Scientific classification
- Kingdom: Animalia
- Phylum: Arthropoda
- Clade: Pancrustacea
- Class: Insecta
- Order: Odonata
- Infraorder: Anisoptera
- Family: Aeshnidae
- Genus: Dromaeschna
- Species: D. weiskei
- Binomial name: Dromaeschna weiskei Förster, 1908

= Dromaeschna weiskei =

- Authority: Förster, 1908
- Conservation status: LC

Species of dragonfly

Dromaeschna weiskei is a species of dragonfly in the family Aeshnidae, known as an ochre-tipped darner. It inhabits streams in coastal rainforests of north-eastern Queensland, Australia.

Dromaeschna weiskei is a large black dragonfly with pale green markings and an orange-red tip to its tail.

==Taxonomy==
The Australian Faunal Directory no longer considers Dromaeschna to be a distinct genus, and Dromaeschna weiskei now has the name, Austroaeschna weiskei.

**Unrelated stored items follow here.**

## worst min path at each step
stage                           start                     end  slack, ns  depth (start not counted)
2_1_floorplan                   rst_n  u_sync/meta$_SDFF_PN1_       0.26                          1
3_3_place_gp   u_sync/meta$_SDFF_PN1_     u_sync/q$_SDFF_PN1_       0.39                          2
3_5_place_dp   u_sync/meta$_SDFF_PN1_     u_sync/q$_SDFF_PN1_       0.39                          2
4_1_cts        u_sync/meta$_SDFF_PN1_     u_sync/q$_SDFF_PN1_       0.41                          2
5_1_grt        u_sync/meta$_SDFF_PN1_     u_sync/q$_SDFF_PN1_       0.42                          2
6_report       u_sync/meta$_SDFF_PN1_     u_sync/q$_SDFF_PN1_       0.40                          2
`src/rtl/uart_pkg.sv`:
```
// Shared UART receive definitions: parity encodings, rx state codes
// and the parity check helper.
package uart_pkg;

   localparam logic [1:0] PARITY_NONE  = 2'b00;
   localparam logic [1:0] PARITY_ODD   = 2'b01;
   localparam logic [1:0] PARITY_EVEN  = 2'b10;
   localparam logic [1:0] PARITY_NONE2 = 2'b11;

   localparam logic [2:0] ST_IDLE      = 3'd0;
   localparam logic [2:0] ST_START     = 3'd1;
   localparam logic [2:0] ST_DATA      = 3'd2;
   localparam logic [2:0] ST_PARITY    = 3'd3;
   localparam logic [2:0] ST_STOP      = 3'd4;
   localparam logic [2:0] ST_WAIT_IDLE = 3'd5;

   // dataXor is the reduction XOR of the received data bits
   function automatic logic parity_error(
      input logic [1:0] ptype,
      input logic       dataXor,
      input logic       pBit
   );
      logic err;
      err = 1'b0;
      unique case (1'b1)
         (ptype == PARITY_ODD):  err = ~(dataXor ^ pBit);
         (ptype == PARITY_EVEN): err = dataXor ^ pBit;
         default:                err = 1'b0;
      endcase
      return err;
   endfunction

endpackage

```
`src/rtl/uart_rx_sync.sv`:
```
// Metastability synchronizer for the asynchronous serial line.
// Resets to 1 so a reset never looks like a start bit.
module uart_rx_sync
   import uart_pkg::*;
#(
   parameter int SYNC_STAGES = 2
) (
   input  logic Clock,
   input  logic Reset,
   input  logic Din,
   output logic Dout
);

   logic [SYNC_STAGES-1:0] chain;

   always_ff @(posedge Clock) begin
      if (Reset) begin
         chain <= '1;
      end else begin
         chain[0] <= Din;
         for (int i = 1; i < SYNC_STAGES; i++) begin
            chain[i] <= chain[i-1];
         end
      end
   end

   assign Dout = chain[SYNC_STAGES-1];

endmodule

```
`src/rtl/uart_rx_frame.sv`:
```
// UART receive deframer: oversampled start detect, LSB-first data,
// optional parity, one or two stop bits, per-frame error flags.
module uart_rx_frame
   import uart_pkg::*;
#(
   parameter int DATA_WIDTH  = 8,
   parameter int OVERSAMPLE  = 16,
   parameter int SYNC_STAGES = 2
) (
   input  logic                  Clock,
   input  logic                  Reset,
   input  logic                  BaudTick,
   input  logic                  RxIn,
   input  logic [1:0]            ParityType,
   input  logic                  StopBits,
   output logic [DATA_WIDTH-1:0] DataOut,
   output logic                  DataValid,
   output logic                  ParityError,
   output logic                  FrameError,
   output logic                  Busy
);

   localparam int TW = $clog2(OVERSAMPLE);
   localparam int BW = $clog2(DATA_WIDTH + 1);

   localparam logic [TW-1:0] MID_TICK  = TW'(OVERSAMPLE / 2 - 1);
   localparam logic [TW-1:0] LAST_TICK = TW'(OVERSAMPLE - 1);
   localparam logic [BW-1:0] LAST_BIT  = BW'(DATA_WIDTH - 1);

   logic                  rxSync;
   logic [2:0]            state;
   logic [TW-1:0]         tickCnt;
   logic [BW-1:0]         bitCnt;
   logic [DATA_WIDTH-1:0] shiftReg;
   logic [1:0]            parLat;
   logic                  stopLat;
   logic                  stopIdx;
   logic                  parAcc;
   logic                  frmAcc;
   logic                  pending;
   logic                  usePar;
   logic                  stopBad;

   uart_rx_sync #(
      .SYNC_STAGES(SYNC_STAGES)
   ) uSync (
      .Clock (Clock),
      .Reset (Reset),
      .Din   (RxIn),
      .Dout  (rxSync)
   );

   assign usePar  = (parLat == PARITY_ODD) || (parLat == PARITY_EVEN);
   assign stopBad = frmAcc | ~rxSync;
   assign Busy    = (state != ST_IDLE);

   always_ff @(posedge Clock) begin
      if (Reset) begin
         state       <= ST_IDLE;
         tickCnt     <= '0;
         bitCnt      <= '0;
         shiftReg    <= '0;
         parLat      <= PARITY_NONE;
         stopLat     <= 1'b0;
         stopIdx     <= 1'b0;
         parAcc      <= 1'b0;
         frmAcc      <= 1'b0;
         pending     <= 1'b0;
         DataOut     <= '0;
         DataValid   <= 1'b0;
         ParityError <= 1'b0;
         FrameError  <= 1'b0;
      end else begin
         DataValid <= 1'b0;
         // Deliver one Clock after the final stop sample, tick or not
         if (pending) begin
            pending     <= 1'b0;
            DataValid   <= 1'b1;
            DataOut     <= shiftReg;
            ParityError <= parAcc;
            FrameError  <= frmAcc;
         end
         if (BaudTick) begin
            unique case (1'b1)
               (state == ST_IDLE): begin
                  if (!rxSync) begin
                     state   <= ST_START;
                     tickCnt <= '0;
                     parLat  <= ParityType;
                     stopLat <= StopBits;
                     parAcc  <= 1'b0;
                     frmAcc  <= 1'b0;
                  end
               end
               (state == ST_START): begin
                  if (tickCnt == MID_TICK) begin
                     tickCnt <= '0;
                     bitCnt  <= '0;
                     state   <= rxSync ? ST_IDLE : ST_DATA;
                  end else begin
                     tickCnt <= tickCnt + 1'b1;
                  end
               end
               (state == ST_DATA): begin
                  if (tickCnt == LAST_TICK) begin
                     tickCnt  <= '0;
                     shiftReg <= {rxSync, shiftReg[DATA_WIDTH-1:1]};
                     bitCnt   <= bitCnt + 1'b1;
                     if (bitCnt == LAST_BIT) begin
                        stopIdx <= 1'b0;
                        state   <= usePar ? ST_PARITY : ST_STOP;
                     end
                  end else begin
                     tickCnt <= tickCnt + 1'b1;
                  end
               end
               (state == ST_PARITY): begin
                  if (tickCnt == LAST_TICK) begin
                     tickCnt <= '0;
                     parAcc  <= parity_error(parLat, ^shiftReg, rxSync);
                     stopIdx <= 1'b0;
                     state   <= ST_STOP;
                  end else begin
                     tickCnt <= tickCnt + 1'b1;
                  end
               end
               (state == ST_STOP): begin
                  if (tickCnt == LAST_TICK) begin
                     tickCnt <= '0;
                     frmAcc  <= stopBad;
                     if (stopIdx == stopLat) begin
                        pending <= 1'b1;
                        state   <= stopBad ? ST_WAIT_IDLE : ST_IDLE;
                     end else begin
                        stopIdx <= 1'b1;
                     end
                  end else begin
                     tickCnt <= tickCnt + 1'b1;
                  end
               end
               (state == ST_WAIT_IDLE): begin
                  if (rxSync) begin
                     state <= ST_IDLE;
                  end
               end
               default: begin
                  state <= ST_IDLE;
               end
            endcase
         end
      end
   end

endmodule

```
==> config.mk <==
export PLATFORM = sky130hd
export DESIGN_NAME = datapath_unit
export DESIGN_NICKNAME = d
export VERILOG_FILES = /design/src/rtl/datapath_unit.sv
export SDC_FILE = /design/constraint.sdc
export NUM_CORES = 1
export LEC_CHECK = 0
export CAP_MARGIN = 20
export CORE_AREA = 10 10 113 115
export CTS_CLUSTER_DIAMETER = 40
export DETAILED_ROUTE_END_ITERATION = 6
export DIE_AREA = 0 0 123 125
export RECOVER_POWER = 100
export SYNTH_ARGS = -nofsm -noshare
export SYNTH_HDL_FRONTEND = slang
export SYNTH_SLANG_ARGS = --single-unit
==> constraint.sdc <==
create_clock -name clk -period 3.4 [get_ports clk]
set_input_delay 0.68 -clock clk [delete_from_list [all_inputs] [get_ports clk]]
set_output_delay 0.68 -clock clk [all_outputs]
set_load 0.01 [all_outputs]
==> src/rtl/datapath_unit.sv <==
// rtl/datapath_unit.sv - parametrised register-file/ALU datapath driven by an external control unit
// Optional feature macro: CARRY_FLAG_EN (registered carry and negative flags)
module datapath_unit #(
  parameter int WORD_SIZE = 8,
  parameter int OP_SIZE   = 4,
  parameter int NUM_REGS  = 4,
  parameter int RSEL      = $clog2(NUM_REGS),
  parameter int B1SEL     = $clog2(NUM_REGS + 1)
) (
  input  logic                 clk,
  input  logic                 rst,
  input  logic [WORD_SIZE-1:0] mem_word,
  input  logic                 reg_wr_en,
  input  logic [RSEL-1:0]      reg_wr_sel,
  input  logic [B1SEL-1:0]     bus1_sel,
  input  logic [1:0]           bus2_sel,
  input  logic                 load_y,
  input  logic                 load_ir,
  input  logic                 load_addr,
  input  logic                 load_pc,
  input  logic                 inc_pc,
  input  logic                 load_flags,
  output logic [WORD_SIZE-1:0] instruction,
  output logic [WORD_SIZE-1:0] address,
  output logic [WORD_SIZE-1:0] bus_1,
  output logic                 zero_flag,
  output logic                 carry_flag,
  output logic                 neg_flag
);

  localparam int W = WORD_SIZE;

  localparam logic [B1SEL-1:0]   PC_SEL = B1SEL'(NUM_REGS);
  localparam logic [RSEL:0]      REG_LIMIT = (RSEL + 1)'(NUM_REGS);
  localparam logic [OP_SIZE-1:0] OP_ADD = OP_SIZE'(1);
  localparam logic [OP_SIZE-1:0] OP_SUB = OP_SIZE'(2);
  localparam logic [OP_SIZE-1:0] OP_AND = OP_SIZE'(3);
  localparam logic [OP_SIZE-1:0] OP_NOT = OP_SIZE'(4);
  localparam logic [OP_SIZE-1:0] OP_OR  = OP_SIZE'(5);
  localparam logic [OP_SIZE-1:0] OP_XOR = OP_SIZE'(6);
  localparam logic [OP_SIZE-1:0] OP_SHL = OP_SIZE'(7);
  localparam logic [OP_SIZE-1:0] OP_SHR = OP_SIZE'(8);

  logic [W-1:0] r_q [NUM_REGS];
  logic [W-1:0] r_d [NUM_REGS];
  logic [W-1:0] y_q, y_d;
  logic [W-1:0] pc_q, pc_d;
  logic [W-1:0] ir_q, ir_d;
  logic [W-1:0] addr_q, addr_d;
  logic         z_q, z_d;

  logic [W-1:0]       bus_2;
  logic [W-1:0]       alu_out;
  logic [W-1:0]       immediate;
  logic [OP_SIZE-1:0] opcode;
  logic               alu_zero;
  logic               wr_ok;

  assign opcode      = ir_q[W-1:W-OP_SIZE];
  assign immediate   = {{OP_SIZE{1'b0}}, ir_q[W-OP_SIZE-1:0]};
  assign alu_zero    = (alu_out == '0);
  assign wr_ok       = ({1'b0, reg_wr_sel} < REG_LIMIT);
  assign instruction = ir_q;
  assign address     = addr_q;
  assign zero_flag   = z_q;

  // Selects past the PC slot read as zero rather than aliasing a register.
  always_comb begin
    bus_1 = '0;
    if (bus1_sel < PC_SEL) begin
      bus_1 = r_q[bus1_sel[RSEL-1:0]];
    end else if (bus1_sel == PC_SEL) begin
      bus_1 = pc_q;
    end
  end

  always_comb begin
    bus_2 = alu_out;
    case (bus2_sel)
      2'd1:    bus_2 = bus_1;
      2'd2:    bus_2 = mem_word;
      2'd3:    bus_2 = immediate;
      default: bus_2 = alu_out;
    endcase
  end

  always_comb begin
    alu_out = '0;
    case (opcode)
      OP_ADD:  alu_out = y_q + bus_1;
      OP_SUB:  alu_out = bus_1 - y_q;
      OP_AND:  alu_out = y_q & bus_1;
      OP_NOT:  alu_out = ~bus_1;
      OP_OR:   alu_out = y_q | bus_1;
      OP_XOR:  alu_out = y_q ^ bus_1;
      OP_SHL:  alu_out = {bus_1[W-2:0], 1'b0};
      OP_SHR:  alu_out = {1'b0, bus_1[W-1:1]};
      default: alu_out = '0;
    endcase
  end

  always_comb begin
    r_d = r_q;
    if (reg_wr_en && wr_ok) begin
      r_d[reg_wr_sel] = bus_2;
    end
    y_d    = load_y    ? bus_2 : y_q;
    ir_d   = load_ir   ? bus_2 : ir_q;
    addr_d = load_addr ? bus_2 : addr_q;
    z_d    = load_flags ? alu_zero : z_q;
    pc_d   = pc_q;
    if (load_pc) begin
      pc_d = bus_2;
    end else if (inc_pc) begin
      pc_d = pc_q + W'(1);
    end
  end

  always_ff @(posedge clk) begin
    if (!rst) begin
      for (int i = 0; i < NUM_REGS; i++) begin
        r_q[i] <= '0;
      end
      y_q    <= '0;
      pc_q   <= '0;
      ir_q   <= '0;
      addr_q <= '0;
      z_q    <= 1'b0;
    end else begin
      r_q    <= r_d;
      y_q    <= y_d;
      pc_q   <= pc_d;
      ir_q   <= ir_d;
      addr_q <= addr_d;
      z_q    <= z_d;
    end
  end

`ifdef CARRY_FLAG_EN
  logic [W:0] add_ext;
  logic       alu_carry;
  logic       c_q, c_d;
  logic       n_q, n_d;

  assign add_ext = {1'b0, y_q} + {1'b0, bus_1};

  // Carry for SUB is a borrow: set when the subtrahend Y exceeds bus_1.
  always_comb begin
    alu_carry = 1'b0;
    case (opcode)
      OP_ADD:  alu_carry = add_ext[W];
      OP_SUB:  alu_carry = (bus_1 < y_q);
      OP_SHL:  alu_carry = bus_1[W-1];
      OP_SHR:  alu_carry = bus_1[0];
      default: alu_carry = 1'b0;
    endcase
  end

  always_comb begin
    c_d = load_flags ? alu_carry : c_q;
    n_d = load_flags ? alu_out[W-1] : n_q;
  end

  always_ff @(posedge clk) begin
    if (!rst) begin
      c_q <= 1'b0;
      n_q <= 1'b0;
    end else begin
      c_q <= c_d;
      n_q <= n_d;
    end
  end

  assign carry_flag = c_q;
  assign neg_flag   = n_q;
`else
  assign carry_flag = 1'b0;
  assign neg_flag   = 1'b0;
`endif

endmodule
==> impl_metrics.yaml <==
timing:
  drv_slew: 0
  period_needed_ns: 3.31
  tns_ns: 0
  maxClockFrequency_ghz: 0.303
  hold_viol_final: 0
  skew_ns: 0.0120
  rsz0062_at_grt: "no"
  setup_viol: 0
  fin_crit_sh_pct: 97.2
  relSlewSlack_pct: 40.3
  worstMarginPinSlew_ns: 0.892
synthesis:
  yosys_most_used_dff: "dfxtp_1"
  synthCells: 487
  ys_ff_latch: 65
  ys_seq_area_share_pct: 31.8
  synth.area.top_cells: "dfxtp_1 32%, o21ai_0 9.3%, a21oi_1 8.2%"
  synth_area_per_cell_um2: 8.41
  synth_adder_area_share_pct: 7.82
  async_reset_ff_share_pct: 0
  yosys.area_share.simple_pct: 13.7
  synth_compound_area_share_pct: 31.3
  yosysWarnings: 0
  synth_top_family_by_area: "compound AO/OA/AOI/OAI gates"
  synth_edf_count: 0
  netlist_area_um2: 4100
  yosys.cell_types.count: 73
  synth_largest_area_cell: "dfxtp_1"
  synth_top_area_share_pct: 31.8
  synth.area.mux_share_pct: 6.42
  synth_xor_area_share_pct: 3.21
floorplanning:
  core_region_area_um2: 10600
  die_y_um: 125
  ios: 51
  num_rows: 38
  fp.dieW_um: 123
  dieArea_um2: 15400
  initial_core_util_pct: 38.6
critical_path:
  cp_num_cells: 12
  slowest_stage: "mux4_2"
  r2r-start: "instruction[7]"
  end_kind: "flip-flop"
  crit_required_ns: 3.60
  reg2reg_depth: 13
  cp_num_buf_inv: 2
  critPathMaxFanout: 4
  arrival_ns: 3.50
  cp-startpoint: "bus1_sel[1]"
  max_stage_delay_ns: 0.53
  cp-start-kind: "input port"
  crit_family: "compound AO/OA/AOI/OAI gates"
  cp_cell_sequence: "buf_2 > mux4_2 > a22o_4 > ha_4 > nor2b_1 > o31a_1 > o21a_1 > or3_1 > a31o_1 > a221oi_4 > buf_6 > a21oi_1"
  worstSetupPathType: "in -> reg"
power:
  p_int_mw: 1.67
  comb_power_share_pct: 31.2
  power_frac_seq_pct: 35.5
  p_sw_share_pct: 31.1
  p_switching_mw: 0.753
  power_density_nw_per_um2: 433
  leakage_nw: 2.35
  p_clk_share_pct: 33.4
  irDropWorstVdd_v: 0.000259
cells_and_area:
  area_growth_pct: 36.4
  drive_above_1_share_pct: 22.3
  diodes: 0
  layout_common_cells: "74 x o21ai_0, 67 x a21oi_1, 65 x dfxtp_1"
  final_common_cell: "o21ai_0"
  fin_area_um2: 5590
  nets: 636
  register_area_um2: 1300
  multi_input_area_um2: 2720
  n_fill_cell: 1008
cts:
  clk_pin_slew_ns: 0.08
  clock_latency_ns: 0.34
  cts_tree: "yes"
  numCtsBuffers: 9
  htreeDepth: 3
  max-clock-path-buffers: 2
  cts_root_buf: "clkbuf_8"
  clock_sinks: 65
flow_run:
  drv_cap: 0
placement:
  dp_hpwl_um: 10700
  gp_congestion: 1.02
  dpl-instance-area_um2: 5170
  port-buffer-count: 48
drt:
  detail-route-antenna-nets: 0
  avgViaCountPerCell: 5.66
  first_pass_iters: 6
  drt_wl_total_um: 14200
  drtIter0Drc: 304
  remaining_drc_errors: 0
  vias: 4145
  wl_per_cell_um: 19.4
global_route:
  grt.total_usage_pct: 18.1
  antenna_found_initial: 0
  grt_max_degree: 38
  grt_pass1_wl_um: 22100
  overflow: 0
  grt_pass1_vias: 4132
worst_hold_path:
  min_path_type: "reg -> reg"
  hold_path_startpoint: "address[3]"
  hold_depth: 2
status:
  status: "finished clean"
$ cat config.mk
export PLATFORM = sky130hd
export DESIGN_NAME = md_unit
export DESIGN_NICKNAME = d
export VERILOG_FILES = /design/src/rtl/md_unit_pkg.sv /design/src/rtl/md_negate.sv /design/src/rtl/md_unit.sv
export SDC_FILE = /design/constraint.sdc
export NUM_CORES = 1
export LEC_CHECK = 0
export ABC_AREA = 1
export CORE_UTILIZATION = 35
export CTS_CLUSTER_DIAMETER = 80
export DETAILED_ROUTE_END_ITERATION = 6
export PLACE_DENSITY = 0.49
export SLEW_MARGIN = 10
export SYNTH_ARGS = -nofsm -noshare
export SYNTH_HDL_FRONTEND = slang
export SYNTH_SLANG_ARGS = --single-unit
$ cat constraint.sdc
create_clock -name clk -period 2.65 [get_ports clk]
set_input_delay 0.265 -clock clk [delete_from_list [all_inputs] [get_ports clk]]
set_output_delay 0.265 -clock clk [all_outputs]
set_load 0.01 [all_outputs]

However, World Odonata List uses the name Dromaeschna weiskei.

==Etymology==
The genus name Dromaeschna is derived from the Greek δρόμος (dromos, "running" or "course"), combined with -aeschna, a suffix commonly used for dragonflies associated with the Aeshna group. The reason for the application of the name is unknown.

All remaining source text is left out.